Not only that, but these factors are dynamic! Neurons migrate during development, which means that local connections can translate into long-range connections. Transcriptomic signatures also change during development. It’s possible, for example, that CAMs are expressed only at an intermediate timepoint during development, to determine connections, then go away during adulthood. You can see hints of this in the Yoo et al. (2023) data, which captured transcriptomes at different time points.
…I could continue all day. The take-home here is that there are myriad routes through which cell types influence connectivity, that the connection rules don’t appear particularly mysterious, and that studying cell types and connectomes at the same time is fruitful.
Conclusion
The question “how does a genome specify brain circuits?” has an elegant answer: through cell types. Combinatorial gene expression patterns determine surface molecule profiles; these implement wiring rules specifying who connects to whom; and connectivity topology determines computational dynamics. The genome encodes not just anatomy but function. They also determine neuropeptide patterns, creating a parallel channel of communication that we’re just starting to investigate.
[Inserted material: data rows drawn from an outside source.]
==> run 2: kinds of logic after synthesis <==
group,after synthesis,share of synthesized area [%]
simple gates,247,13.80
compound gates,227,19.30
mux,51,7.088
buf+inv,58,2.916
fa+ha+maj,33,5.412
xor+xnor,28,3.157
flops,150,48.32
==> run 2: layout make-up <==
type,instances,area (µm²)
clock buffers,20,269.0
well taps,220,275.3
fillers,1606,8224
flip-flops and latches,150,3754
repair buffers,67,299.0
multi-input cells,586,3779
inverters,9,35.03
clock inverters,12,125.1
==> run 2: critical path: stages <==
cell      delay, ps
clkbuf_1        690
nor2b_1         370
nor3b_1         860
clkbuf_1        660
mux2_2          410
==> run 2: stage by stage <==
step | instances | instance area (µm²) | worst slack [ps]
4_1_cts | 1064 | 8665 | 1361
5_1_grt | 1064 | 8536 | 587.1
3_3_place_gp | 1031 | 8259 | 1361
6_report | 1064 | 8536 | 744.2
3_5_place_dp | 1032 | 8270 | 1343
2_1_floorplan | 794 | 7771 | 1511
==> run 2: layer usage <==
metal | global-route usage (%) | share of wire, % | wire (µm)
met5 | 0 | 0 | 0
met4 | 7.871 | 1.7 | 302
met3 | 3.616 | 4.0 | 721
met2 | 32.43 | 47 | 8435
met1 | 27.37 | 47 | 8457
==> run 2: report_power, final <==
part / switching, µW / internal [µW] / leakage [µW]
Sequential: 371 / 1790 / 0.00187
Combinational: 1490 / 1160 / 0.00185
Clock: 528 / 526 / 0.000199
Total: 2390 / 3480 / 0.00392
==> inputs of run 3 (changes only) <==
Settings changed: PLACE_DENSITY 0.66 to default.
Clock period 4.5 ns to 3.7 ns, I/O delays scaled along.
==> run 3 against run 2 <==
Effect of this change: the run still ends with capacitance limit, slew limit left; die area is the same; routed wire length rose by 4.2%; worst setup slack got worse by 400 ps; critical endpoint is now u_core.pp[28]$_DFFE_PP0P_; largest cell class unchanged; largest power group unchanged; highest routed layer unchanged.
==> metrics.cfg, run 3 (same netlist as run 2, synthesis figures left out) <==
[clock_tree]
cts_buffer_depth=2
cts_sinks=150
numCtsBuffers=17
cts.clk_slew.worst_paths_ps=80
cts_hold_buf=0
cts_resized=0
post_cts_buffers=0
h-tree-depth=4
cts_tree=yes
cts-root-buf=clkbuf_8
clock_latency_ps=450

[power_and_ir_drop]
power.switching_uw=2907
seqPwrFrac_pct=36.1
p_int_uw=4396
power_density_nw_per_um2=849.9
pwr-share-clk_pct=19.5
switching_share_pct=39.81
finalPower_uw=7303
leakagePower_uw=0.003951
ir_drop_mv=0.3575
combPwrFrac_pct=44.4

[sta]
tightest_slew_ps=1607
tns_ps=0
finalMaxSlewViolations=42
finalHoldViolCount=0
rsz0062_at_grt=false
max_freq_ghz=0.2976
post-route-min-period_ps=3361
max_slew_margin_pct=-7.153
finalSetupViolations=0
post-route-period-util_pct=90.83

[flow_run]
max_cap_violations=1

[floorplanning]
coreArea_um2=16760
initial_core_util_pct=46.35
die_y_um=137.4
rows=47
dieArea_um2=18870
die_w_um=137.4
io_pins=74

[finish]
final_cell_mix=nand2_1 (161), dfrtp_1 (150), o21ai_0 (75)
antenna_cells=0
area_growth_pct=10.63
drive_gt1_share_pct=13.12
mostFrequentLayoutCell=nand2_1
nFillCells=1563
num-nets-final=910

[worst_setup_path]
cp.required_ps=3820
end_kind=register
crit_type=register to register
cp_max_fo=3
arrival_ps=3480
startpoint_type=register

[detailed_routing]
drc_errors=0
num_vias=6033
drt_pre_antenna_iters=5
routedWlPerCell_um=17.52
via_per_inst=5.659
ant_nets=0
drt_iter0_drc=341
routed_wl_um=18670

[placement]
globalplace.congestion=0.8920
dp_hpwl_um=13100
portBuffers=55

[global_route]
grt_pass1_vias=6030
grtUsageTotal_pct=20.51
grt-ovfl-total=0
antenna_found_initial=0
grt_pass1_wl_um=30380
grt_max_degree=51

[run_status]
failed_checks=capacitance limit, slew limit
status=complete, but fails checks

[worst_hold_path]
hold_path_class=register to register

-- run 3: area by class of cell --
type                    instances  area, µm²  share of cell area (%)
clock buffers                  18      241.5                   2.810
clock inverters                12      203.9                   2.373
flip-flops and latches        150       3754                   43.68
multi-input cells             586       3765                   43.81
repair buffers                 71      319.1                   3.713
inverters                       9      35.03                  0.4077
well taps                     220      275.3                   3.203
===== config.mk =====
export PLATFORM = sky130hd
export DESIGN_NAME = m_int_accept_unit
export DESIGN_NICKNAME = d
export VERILOG_FILES = /design/src/rtl/m_int_accept_unit.sv
export SDC_FILE = /design/constraint.sdc
export NUM_CORES = 1
export LEC_CHECK = 0
export CAP_MARGIN = 20
export CORE_MARGIN = 2
export CORE_UTILIZATION = 45
export DETAILED_ROUTE_END_ITERATION = 7
export PLACE_DENSITY = 0.8
export SETUP_SLACK_MARGIN = 0.15
export SLEW_MARGIN = 20
export SYNTH_ARGS = -nofsm -noshare
export SYNTH_HDL_FRONTEND = slang
export SYNTH_SLANG_ARGS = --single-unit
export TNS_END_PERCENT = 20

===== constraint.sdc =====
create_clock -name hb_clk -period 2.7 [get_ports hb_clk]
set_clock_uncertainty 0.1 [all_clocks]
set_input_delay 0.54 -clock hb_clk [delete_from_list [all_inputs] [get_ports hb_clk]]
set_output_delay 0.54 -clock hb_clk [all_outputs]
set_load 0.005 [all_outputs]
This helps explain why, for example, the hypothalamus harbors over a thousand cell types, while the cortex tiles the same canonical circuit across vast territory. Innate behaviors require specific circuits, and specific circuits require specific cell types, which determine wiring and wireless rules. Studying these signatures could help us finally understand how evolution wrote the instructions for building a brain. Moreover, they could help us understand the rich tapestry of innate drives and behaviors that define different species.